From aae46fab1f41df0cce9da9fc3c17eea776e487b1 Mon Sep 17 00:00:00 2001
From: Cyrille Bagard <nocbos@gmail.com>
Date: Wed, 25 Oct 2023 00:13:29 +0200
Subject: Handle big alloctions for strings in conditions with regular
 expressions.

---
 src/analysis/scan/grammar.y    | 43 +++++++++++++++---------------
 src/analysis/scan/tokens.l     | 59 ++++++++++++------------------------------
 tests/analysis/scan/fuzzing.py | 15 +++++++++++
 3 files changed, 53 insertions(+), 64 deletions(-)

diff --git a/src/analysis/scan/grammar.y b/src/analysis/scan/grammar.y
index 02e5973..f31a5d1 100644
--- a/src/analysis/scan/grammar.y
+++ b/src/analysis/scan/grammar.y
@@ -6,10 +6,10 @@
 
 
 /* Affiche un message d'erreur suite à l'analyse en échec. */
-static int yyerror(GContentScanner *, yyscan_t, GScanRule **, sized_string_t *, sized_string_t *, void/*GBytesPattern*/ **, char **, size_t *, size_t *, char *);
+static int yyerror(GContentScanner *, yyscan_t, GScanRule **, sized_string_t *, sized_string_t *, void/*GBytesPattern*/ **, char *);
 
 #define raise_error(msg) \
-    yyerror(scanner, yyscanner, built_rule, tmp_0, tmp_1, NULL, buf, allocated, used, msg)
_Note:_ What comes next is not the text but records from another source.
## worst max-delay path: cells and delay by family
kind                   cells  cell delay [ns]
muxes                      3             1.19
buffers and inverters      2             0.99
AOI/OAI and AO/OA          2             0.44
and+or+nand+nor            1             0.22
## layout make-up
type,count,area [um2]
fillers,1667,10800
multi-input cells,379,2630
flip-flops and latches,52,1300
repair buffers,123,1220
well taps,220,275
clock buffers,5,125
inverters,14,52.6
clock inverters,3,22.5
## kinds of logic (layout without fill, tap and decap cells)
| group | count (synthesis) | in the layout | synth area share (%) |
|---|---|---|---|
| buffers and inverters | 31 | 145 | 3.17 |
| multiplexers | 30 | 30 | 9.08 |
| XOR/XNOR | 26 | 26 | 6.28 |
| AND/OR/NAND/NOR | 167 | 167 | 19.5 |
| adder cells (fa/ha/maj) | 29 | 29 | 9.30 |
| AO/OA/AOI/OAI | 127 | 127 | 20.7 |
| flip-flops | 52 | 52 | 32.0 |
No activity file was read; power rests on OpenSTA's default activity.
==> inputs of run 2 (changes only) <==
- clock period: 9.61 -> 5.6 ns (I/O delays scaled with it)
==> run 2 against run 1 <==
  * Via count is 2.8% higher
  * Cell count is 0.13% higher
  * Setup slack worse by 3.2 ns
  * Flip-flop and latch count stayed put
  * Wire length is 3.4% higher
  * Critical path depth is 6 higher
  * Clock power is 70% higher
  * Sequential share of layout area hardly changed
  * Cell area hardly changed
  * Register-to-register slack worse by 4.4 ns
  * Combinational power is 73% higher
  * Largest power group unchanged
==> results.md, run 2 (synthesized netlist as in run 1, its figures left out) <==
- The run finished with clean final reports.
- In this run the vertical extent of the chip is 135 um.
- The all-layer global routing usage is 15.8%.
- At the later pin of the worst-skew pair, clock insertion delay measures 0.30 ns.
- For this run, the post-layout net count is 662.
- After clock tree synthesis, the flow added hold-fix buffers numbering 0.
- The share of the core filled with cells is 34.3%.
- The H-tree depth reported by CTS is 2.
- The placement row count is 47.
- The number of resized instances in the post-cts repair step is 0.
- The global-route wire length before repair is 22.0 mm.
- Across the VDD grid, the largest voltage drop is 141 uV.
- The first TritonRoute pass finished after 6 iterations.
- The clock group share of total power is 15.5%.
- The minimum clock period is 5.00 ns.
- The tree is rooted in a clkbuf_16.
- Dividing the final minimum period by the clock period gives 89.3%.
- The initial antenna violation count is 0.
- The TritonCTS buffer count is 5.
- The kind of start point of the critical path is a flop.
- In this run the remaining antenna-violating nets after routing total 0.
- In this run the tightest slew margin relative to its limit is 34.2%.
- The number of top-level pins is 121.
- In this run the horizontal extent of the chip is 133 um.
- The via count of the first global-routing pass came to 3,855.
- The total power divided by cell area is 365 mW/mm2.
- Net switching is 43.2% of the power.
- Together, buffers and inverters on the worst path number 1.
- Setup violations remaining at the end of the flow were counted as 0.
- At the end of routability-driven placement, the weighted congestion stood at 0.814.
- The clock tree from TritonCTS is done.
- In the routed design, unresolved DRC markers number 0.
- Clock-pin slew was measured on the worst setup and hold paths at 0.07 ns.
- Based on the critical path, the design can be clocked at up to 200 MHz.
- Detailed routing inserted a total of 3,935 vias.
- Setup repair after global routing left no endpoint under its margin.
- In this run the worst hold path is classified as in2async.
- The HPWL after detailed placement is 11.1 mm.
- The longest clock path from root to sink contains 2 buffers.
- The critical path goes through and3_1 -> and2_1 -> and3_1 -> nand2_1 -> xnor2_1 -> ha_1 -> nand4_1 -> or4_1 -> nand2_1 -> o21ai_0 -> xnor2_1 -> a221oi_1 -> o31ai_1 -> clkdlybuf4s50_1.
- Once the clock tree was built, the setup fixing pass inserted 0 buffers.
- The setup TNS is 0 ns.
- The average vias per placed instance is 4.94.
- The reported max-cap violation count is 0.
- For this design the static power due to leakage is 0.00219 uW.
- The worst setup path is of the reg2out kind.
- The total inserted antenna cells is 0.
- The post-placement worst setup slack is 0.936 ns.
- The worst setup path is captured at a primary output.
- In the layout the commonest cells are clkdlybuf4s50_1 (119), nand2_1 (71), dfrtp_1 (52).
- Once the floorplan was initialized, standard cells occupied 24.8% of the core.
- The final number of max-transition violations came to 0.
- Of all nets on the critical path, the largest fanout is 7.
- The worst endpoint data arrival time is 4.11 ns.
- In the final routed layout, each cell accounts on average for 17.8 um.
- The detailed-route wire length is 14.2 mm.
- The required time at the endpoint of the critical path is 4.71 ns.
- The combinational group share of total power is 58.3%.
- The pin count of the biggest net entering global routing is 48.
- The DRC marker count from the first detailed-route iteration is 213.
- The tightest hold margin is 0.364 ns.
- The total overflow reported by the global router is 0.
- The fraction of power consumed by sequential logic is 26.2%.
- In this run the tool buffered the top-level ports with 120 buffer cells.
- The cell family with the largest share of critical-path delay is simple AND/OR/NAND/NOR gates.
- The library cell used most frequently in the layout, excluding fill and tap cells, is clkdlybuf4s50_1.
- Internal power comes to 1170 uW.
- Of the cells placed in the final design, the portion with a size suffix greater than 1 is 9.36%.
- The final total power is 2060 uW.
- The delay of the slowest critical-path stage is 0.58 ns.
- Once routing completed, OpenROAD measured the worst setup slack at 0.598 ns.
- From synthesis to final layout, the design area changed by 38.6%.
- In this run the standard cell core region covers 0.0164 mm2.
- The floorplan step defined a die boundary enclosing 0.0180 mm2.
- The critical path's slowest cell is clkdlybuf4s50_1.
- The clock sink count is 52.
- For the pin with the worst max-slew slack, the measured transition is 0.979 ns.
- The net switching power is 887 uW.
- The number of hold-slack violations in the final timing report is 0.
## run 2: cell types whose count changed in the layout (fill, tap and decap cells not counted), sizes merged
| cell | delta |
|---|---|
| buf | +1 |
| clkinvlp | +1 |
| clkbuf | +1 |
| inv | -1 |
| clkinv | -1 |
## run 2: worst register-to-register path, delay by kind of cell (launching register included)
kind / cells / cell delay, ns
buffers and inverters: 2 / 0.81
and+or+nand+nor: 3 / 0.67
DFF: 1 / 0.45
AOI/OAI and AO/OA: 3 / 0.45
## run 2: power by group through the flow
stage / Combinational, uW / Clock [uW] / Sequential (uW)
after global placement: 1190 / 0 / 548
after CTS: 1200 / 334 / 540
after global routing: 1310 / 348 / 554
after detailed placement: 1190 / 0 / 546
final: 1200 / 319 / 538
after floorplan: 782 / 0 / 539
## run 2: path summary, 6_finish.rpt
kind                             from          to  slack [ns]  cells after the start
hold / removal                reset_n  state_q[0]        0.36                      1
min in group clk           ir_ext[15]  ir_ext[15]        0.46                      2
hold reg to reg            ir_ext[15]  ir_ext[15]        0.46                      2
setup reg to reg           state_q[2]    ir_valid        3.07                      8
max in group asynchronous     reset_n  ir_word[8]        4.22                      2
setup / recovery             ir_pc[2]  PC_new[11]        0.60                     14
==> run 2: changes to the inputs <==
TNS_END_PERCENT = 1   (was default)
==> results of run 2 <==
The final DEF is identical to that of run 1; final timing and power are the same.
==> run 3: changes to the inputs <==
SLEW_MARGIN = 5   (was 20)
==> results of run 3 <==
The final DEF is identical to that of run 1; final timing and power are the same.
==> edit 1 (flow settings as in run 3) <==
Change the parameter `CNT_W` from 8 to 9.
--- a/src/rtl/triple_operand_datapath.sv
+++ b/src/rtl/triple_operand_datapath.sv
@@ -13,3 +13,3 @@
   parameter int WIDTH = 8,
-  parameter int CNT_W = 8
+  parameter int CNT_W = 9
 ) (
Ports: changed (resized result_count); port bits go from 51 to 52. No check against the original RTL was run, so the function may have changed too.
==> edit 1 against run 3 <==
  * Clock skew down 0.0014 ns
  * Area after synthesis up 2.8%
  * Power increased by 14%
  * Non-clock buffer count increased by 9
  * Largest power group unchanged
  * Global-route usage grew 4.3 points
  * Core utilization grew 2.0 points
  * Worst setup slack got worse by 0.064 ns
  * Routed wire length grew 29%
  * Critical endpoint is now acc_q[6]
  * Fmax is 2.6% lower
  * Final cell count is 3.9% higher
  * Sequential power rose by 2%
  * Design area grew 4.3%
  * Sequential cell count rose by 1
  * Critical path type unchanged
$ cat src/rtl/nx_fifo_rd_adapter.sv
// Read-side drain for nx_fifo: pops into a 2-entry head/skid buffer and
// presents a registered valid/ready stream, with flush and a beat counter.
module nx_fifo_rd_adapter #(
  parameter int WIDTH      = 71,
  parameter bit DATA_RESET = 1'b1,
  parameter int CNT_W      = 32
) (
  input  logic             clk,
  input  logic             rst,
  input  logic             fifo_empty,
  input  logic [WIDTH-1:0] fifo_rdata,
  output logic             fifo_ren,
  output logic             fifo_clear,
  input  logic             flush,
  output logic             out_valid,
  input  logic             out_ready,
  output logic [WIDTH-1:0] out_data,
  output logic [1:0]       occupancy,
  output logic [CNT_W-1:0] beat_cnt
);

  typedef enum logic [1:0] {
    OCC0 = 2'd0,
    OCC1 = 2'd1,
    OCC2 = 2'd2
  } occ_e;

  occ_e             occ_q, occ_d;
  logic [WIDTH-1:0] slot0_q, slot0_d;
  logic [WIDTH-1:0] slot1_q, slot1_d;
  logic             valid_q;
  logic             clear_q;
  logic [CNT_W-1:0] cnt_q;
  logic             accept;
  logic             pop;
  logic             cnt_max;

  assign accept  = valid_q && out_ready;
  assign cnt_max = &cnt_q;

  // Pop depends only on registered state and the FIFO flag, never on
  // out_ready; clear_q blocks a pop racing the FIFO's own clear.
  assign pop = !rst && !flush && !clear_q &&
               !fifo_empty && (occ_q != OCC2);

  assign fifo_ren   = pop;
  assign fifo_clear = clear_q;
  assign out_valid  = valid_q;
  assign out_data   = slot0_q;
  assign occupancy  = occ_q;
  assign beat_cnt   = cnt_q;

  always_comb begin
    occ_d   = occ_q;
    slot0_d = slot0_q;
    slot1_d = slot1_q;
    case (occ_q)
      OCC0: begin
        if (pop) begin
          slot0_d = fifo_rdata;
          occ_d   = OCC1;
        end
      end
      OCC1: begin
        if (pop && accept) begin
          slot0_d = fifo_rdata;
        end else if (pop) begin
          slot1_d = fifo_rdata;
          occ_d   = OCC2;
        end else if (accept) begin
          occ_d = OCC0;
        end
      end
      OCC2: begin
        if (accept) begin
          slot0_d = slot1_q;
          occ_d   = OCC1;
        end
      end
      default: occ_d = OCC0;
    endcase
  end

  always_ff @(posedge clk) begin
    if (rst) begin
      occ_q   <= OCC0;
      valid_q <= 1'b0;
      clear_q <= 1'b0;
    end else if (flush) begin
      occ_q   <= OCC0;
      valid_q <= 1'b0;
      clear_q <= 1'b1;
    end else begin
      occ_q   <= occ_d;
      valid_q <= (occ_d != OCC0);
      clear_q <= 1'b0;
    end
  end

  always_ff @(posedge clk) begin
    if (rst || flush) begin
      if (DATA_RESET) begin
        slot0_q <= '0;
        slot1_q <= '0;
      end
    end else begin
      slot0_q <= slot0_d;
      slot1_q <= slot1_d;
    end
  end

  // Accepts during flush still count; the dropped data does not matter.
  always_ff @(posedge clk) begin
    if (rst) begin
      cnt_q <= '0;
    end else if (accept && !cnt_max) begin
      cnt_q <= cnt_q + {{(CNT_W-1){1'b0}}, 1'b1};
    end
  end

endmodule

$ cat config.mk
export PLATFORM = sky130hd
export DESIGN_NAME = nx_fifo_rd_adapter
export DESIGN_NICKNAME = d
export VERILOG_FILES = /design/src/rtl/nx_fifo_rd_adapter.sv
export SDC_FILE = /design/constraint.sdc
export NUM_CORES = 1
export LEC_CHECK = 0
export ABC_AREA = 1
export BUFFER_PORTS_ARGS = -buffer_cell sky130_fd_sc_hd__buf_2
export CAP_MARGIN = 10
export CORE_ASPECT_RATIO = 1.25
export CORE_MARGIN = 1.5
export CORE_UTILIZATION = 54
export DETAILED_ROUTE_END_ITERATION = 8
export PLACE_DENSITY = 0.8
export SYNTH_ARGS = -nofsm -noshare
export SYNTH_HDL_FRONTEND = slang
export SYNTH_SLANG_ARGS = --single-unit
$ cat constraint.sdc
create_clock -name clk -period 2.36 [get_ports clk]
set_input_delay 0.354 -clock clk [delete_from_list [all_inputs] [get_ports clk]]
set_output_delay 0.354 -clock clk [all_outputs]
set_load 0.01 [all_outputs]
Yosys cells after proc, flatten, opt, wreduce, memory -nomap -nowiden --
Index checks and enable logic that the tools add are counted.
Storage, ports and cells: register bits 178, output and inout port bits 108, logic and storage cells 45
Operators by class: add/sub/neg operators 1, equal/unequal tests 6, muxes and demuxes 11, bitwise logic cells 1, reductions and logical operators 20
Operators with widths (number):
- $mux W71 | 3
- $pmux W71 S3 | 1
- $add A32 B1 Y32 const B | 1
- $reduce_and A32 Y1 | 1
- $mux W2 | 5
- $ne A2 B2 Y1 const B | 4
- $logic_and A1 B1 Y1 | 7
- $pmux W2 S3 | 1
- $logic_not A1 Y1 | 5
- $reduce_and A4 Y1 | 1
- $reduce_and A3 Y1 | 1
- $reduce_bool A3 Y1 | 1
- $eq A2 B1 Y1 const B | 1
- $eq A2 B2 Y1 const B | 1
- $logic_not A2 Y1 | 1
- $reduce_bool A2 Y1 | 1
- $reduce_or A2 Y1 | 1
- $logic_or A1 B1 Y1 | 1
- $mux W1 | 1
- $not A1 Y1 | 1

Depth between registers and ports, before layout --
depth in word-level cells 9, depth in mapped cells 11, gate-level depth less buffers 10

Least setup slack after synthesis --
No wires, ideal clock.
path type flip-flop to flip-flop, from register cnt_q[0], in the netlist beat_cnt[0], to register cnt_q[13], in the netlist beat_cnt[13], setup time 143 ps, arrival 1622 ps, data required time 2217 ps, setup slack 595 ps, stages on the path, launching flop included 12, path buffers 1, clock period less this slack 1765 ps, cells stage by stage dfxtp_1 ha_1 nand2_2 nor2_4 nand2_4 nor2_8 nand2_4 nand2_4 inv_1 buf_2 nand2_1 a21oi_2
Between the ends: word-level cells in the longest chain between the ends 3, elaborated cells between the ends (all ways) 4, those cells by class 1 x add/sub; 3 x reduce/logical
Ends and longest elaborated chain:
- start: declaration | RTL line 33 | logic [CNT_W-1:0] cnt_q;
- start signal: assignment | RTL line 117 | cnt_q <= cnt_q + {{(CNT_W-1){1'b0}}, 1'b1};
- branches (longest 3 deep; another with $add A32 B1 Y32)
Several ways; the timed one is not identified. A chain may end at the register's enable or synchronous reset.

Worst setup path in the final report --
from register cnt_q[0], in the netlist beat_cnt[0], to register cnt_q[15], in the netlist beat_cnt[15]
The elaborated chain is that of the path after synthesis.

==> summary.md <==
| Metric | Value |
|---|---|
| Outcome | completed |
| Most frequent cells in the layout | nand2_1, buf_2, dfxtp_1 |
| Initial antenna violation count | 3 |
| Minimum clock period | roughly 2.1 ns |
| Top Ports | 184 |
| Clk Latency, worst-skew pair | 0.43 ns |
| Worst hold path class | in -> reg |
| Area of the core | 13930 sq um |
| Cells after DPL | 1374 |
| Share of the synthesized area in the top cell type | 45.70% |
| Gates resized, CTS repair | 0 |
| I/O Buffers | approximately 180 |
| Htree depth | 4 |
| Post-synth EDFFs | 0 |
| Fmax | approximately 0.48 GHz |
| HPWL Detailed | 12.80 mm |
| Slew headroom | between 40% and 50% |
| First-pass GRT wire length | approximately 32 mm |
| Sequential element share of the synthesized area | about 46% |
| Crit Path Max Fanout | 23 |
| Most frequently used flop master after synthesis | dfxtp_1 |
| Wire per inst | 13.76 microns |
| Clock buffer depth | 2 |
| Critical path data arrival time | 2.40 ns |
| Clk sink count | 178 |
| DIE AREA | between 15000 and 20000 sq um |
| Starting Density | between 50% and 60% |
| Sw power | around 1.4 mW |
| Post-CTS Setup Inserts | 0 |
| PD cells | approximately 660 nW/um^2 |
| CTS tree | yes |
| Final wirelength | 19.41 mm |
| Finished Layout Cells | 1410 |
| Fin. Hold Viols | 0 |
| Row count | 48 |
| Die width | approximately 110 microns |
| Required time of the worst setup path | around 2.7 ns |
| Most common cell after layout, fill and taps aside | nand2_1 |
| Worst-Margin Slew | about 0.75 ns |
| Logic pwr share | about 4.9% |
| Nets | 1295 |
| # DRC | 0 |
| Pre-Repair DR Iteration Count | 5 |
| Vias in the first global route | around 6800 |
| Share of cells above drive strength 1 | a little under a quarter |
| Layout Skew | 0.007578 ns |
| Area Growth Syn to Fin | 19.93% |
| Clock power frac | a little under half |
| Largest net degree at the start of global routing | around 150 |
| Count of final setup violators | 0 |
| Syn Inst Count | ~1100 |
| Total number of vias | 7445 |
| CP endpoint kind | register |
| Post-Syn Area | around 7800 sq um |
| Cell taking the most area after synthesis | dfxtp_1 |
| Total power | about 6.2 mW |
| Ys Warns | 0 |
| Via density | approximately 5.3 |
| Clk slew on worst S/H paths | approximately 0.07 ns |
| Count of different cell masters after synthesis | 31 |
| Critical path class | reg -> reg |
| Syn Nets | ~1100 |
| Post-DRT Antenna Nets | 0 |
| Routability cong. | ~0.95 |
| CTS root buf | clkbuf_16 |
| Number of max-cap violations | 0 |
| CTS buffer count | 17 |
| Sw Share | 23.05% |
| Async S/R FF share, synth | 0% |
| Tot GR Track Use | between 20% and 30% |
| Seq cells post-synth | 178 |
| Cell Int Power | 4.749 mW |
| Leak Pwr | ~4 nW |
| Peak supply drop | ~0.54 mV |
| Die H | around 140 microns |
| Synth Area per Inst | between 7 and 8 sq um |
| Area contributors post-synth | dfxtp_1, nand2_1, o21ai_0 |
| Post-route clock period utilization | around nine tenths |
| Slew Viols, Final | 0 |
| Cts hold-fix bufs | 0 |
| Remaining global-route overflow | 0 |
| CP Launch Type | register |
| Sequential Power Share | 49.4% |
| Iter 0 DRT Violations | approximately 500 |
| Unrepaired setup endpoints after global routing | no |
| Final TNS setup | 0 ns |
-- power by group through the flow --
stage               logic (mW)  registers, mW  clock network, mW
floorplan                0.149           3.13                  0
global placement         0.296           3.11                  0
detailed placement       0.301           3.11                  0
CTS                      0.304           3.05               2.87
global route             0.339           3.05               2.98
finish                   0.302           3.05               2.82
-- Yosys cell counts (3+ instances only) --
cell / instances
a21oi_1: 44
a21oi_2: 20
a31oi_1: 71
buf_1: 4
buf_2: 13
buf_4: 3
buf_6: 6
clkbuf_1: 40
dfxtp_1: 178
inv_1: 74
inv_2: 3
nand2_1: 266
nand2_2: 12
nand2_4: 3
nand3_1: 14
nand4_1: 9
nor2_1: 126
nor2_2: 3
nor2_4: 3
nor3_1: 5
o21ai_0: 147
xnor2_1: 6
xor2_1: 10
-- final cells by class --
type | count | area (sq um)
Sequential cell | 178 | 3563
Multi-Input combinational cell | 745 | 3583
Antenna cell | 4 | 10.01
Inverter | 78 | 294.0
Tap cell | 175 | 219.0
Fill cell | 1210 | 4582
Timing Repair Buffer | 198 | 1091
Clock inverter | 14 | 151.4
Clock buffer | 18 | 439.2
-- path summary, 6_finish.rpt --
kind | start | depth (start not counted) | to | slack, ns
max | beat_cnt[0] | 10 | beat_cnt[15] | 0.26
max reg2reg | beat_cnt[0] | 10 | beat_cnt[15] | 0.26
min | fifo_rdata[12] | 3 | slot1_q[12] | 0.17
min reg2reg | slot1_q[27] | 2 | slot1_q[27] | 0.44
-- state kept, by name (all words and copies together), names as in the netlist --
signal and flops:
beat_cnt 32, fifo_clear 1, occupancy 2, out_data 71, out_valid 1, slot1_q 71
-- per-layer routing --
layer	wire, microns	GRT usage (%)	vias to the layer above
li1	-	-	3796
met5	0	0	-
met2	9497	44.20	213
met1	7934	29.14	3386
met3	1261	7.039	50
met4	711	13.25	0
-- metrics by stage --
| stage | cell area [sq um] | worst slack (ns) | util, % | hold WS (ns) |
|---|---|---|---|---|
| final | 9351 | 0.2591 | 67.12 | 0.1659 |
| after global placement | 8751 | 0.4173 | 62.81 | 0.4316 |
| after global routing | 9346 | 0.07078 | 67.08 | 0.1590 |
| after floorplan | 7797 | 0.5945 | - | 0.4237 |
| after detailed placement | 8751 | 0.3355 | 62.81 | 0.4360 |
| after CTS | 9341 | 0.2658 | 67.04 | 0.1500 |
-- worst max-delay path: stages, from the launching register on --
cell     delay (ns)
dfxtp_1        0.44
ha_1           0.25
nand2_2        0.08
nor2_4         0.17
nand2_4        0.10
nor2_8         0.15
nand2_4        0.10
nand2_4        0.07
inv_1          0.32
nand2_1        0.21
a21oi_2        0.07
-- cells by family after synthesis --
group,count (synthesis),synth area share [%]
simple gates,445,23.62
compound gates,283,20.28
flops,178,45.70
buf+inv,147,8.440
xor+xnor,16,1.797
fa+ha+maj,1,0.1604
(Power assumes the default switching activity.)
+    yyerror(scanner, yyscanner, built_rule, tmp_0, tmp_1, NULL, msg)
 
 %}
 
@@ -103,13 +103,13 @@ typedef void *yyscan_t;
 
 %define api.pure full
 
-%parse-param { GContentScanner *scanner } { yyscan_t yyscanner } { GScanRule **built_rule } { sized_string_t *tmp_0} { sized_string_t *tmp_1} { void /*GBytesPattern*/ **built_pattern } { char **buf } { size_t *allocated } { size_t *used }
-%lex-param { yyscan_t yyscanner } { sized_string_t *tmp_0} { sized_string_t *tmp_1} { void/*GBytesPattern*/ **built_pattern } { char **buf } { size_t *allocated } { size_t *used }
+%parse-param { GContentScanner *scanner } { yyscan_t yyscanner } { GScanRule **built_rule } { sized_string_t *tmp_0} { sized_string_t *tmp_1} { void /*GBytesPattern*/ **built_pattern }
+%lex-param { yyscan_t yyscanner } { sized_string_t *tmp_0} { sized_string_t *tmp_1} { void/*GBytesPattern*/ **built_pattern }
 
 %code provides {
 
 #define YY_DECL \
-    int rost_lex(YYSTYPE *yylval_param, yyscan_t yyscanner, sized_string_t *tmp_0, sized_string_t *tmp_1, void/*GBytesPattern*/ **built_pattern, char **buf, size_t *allocated, size_t *used)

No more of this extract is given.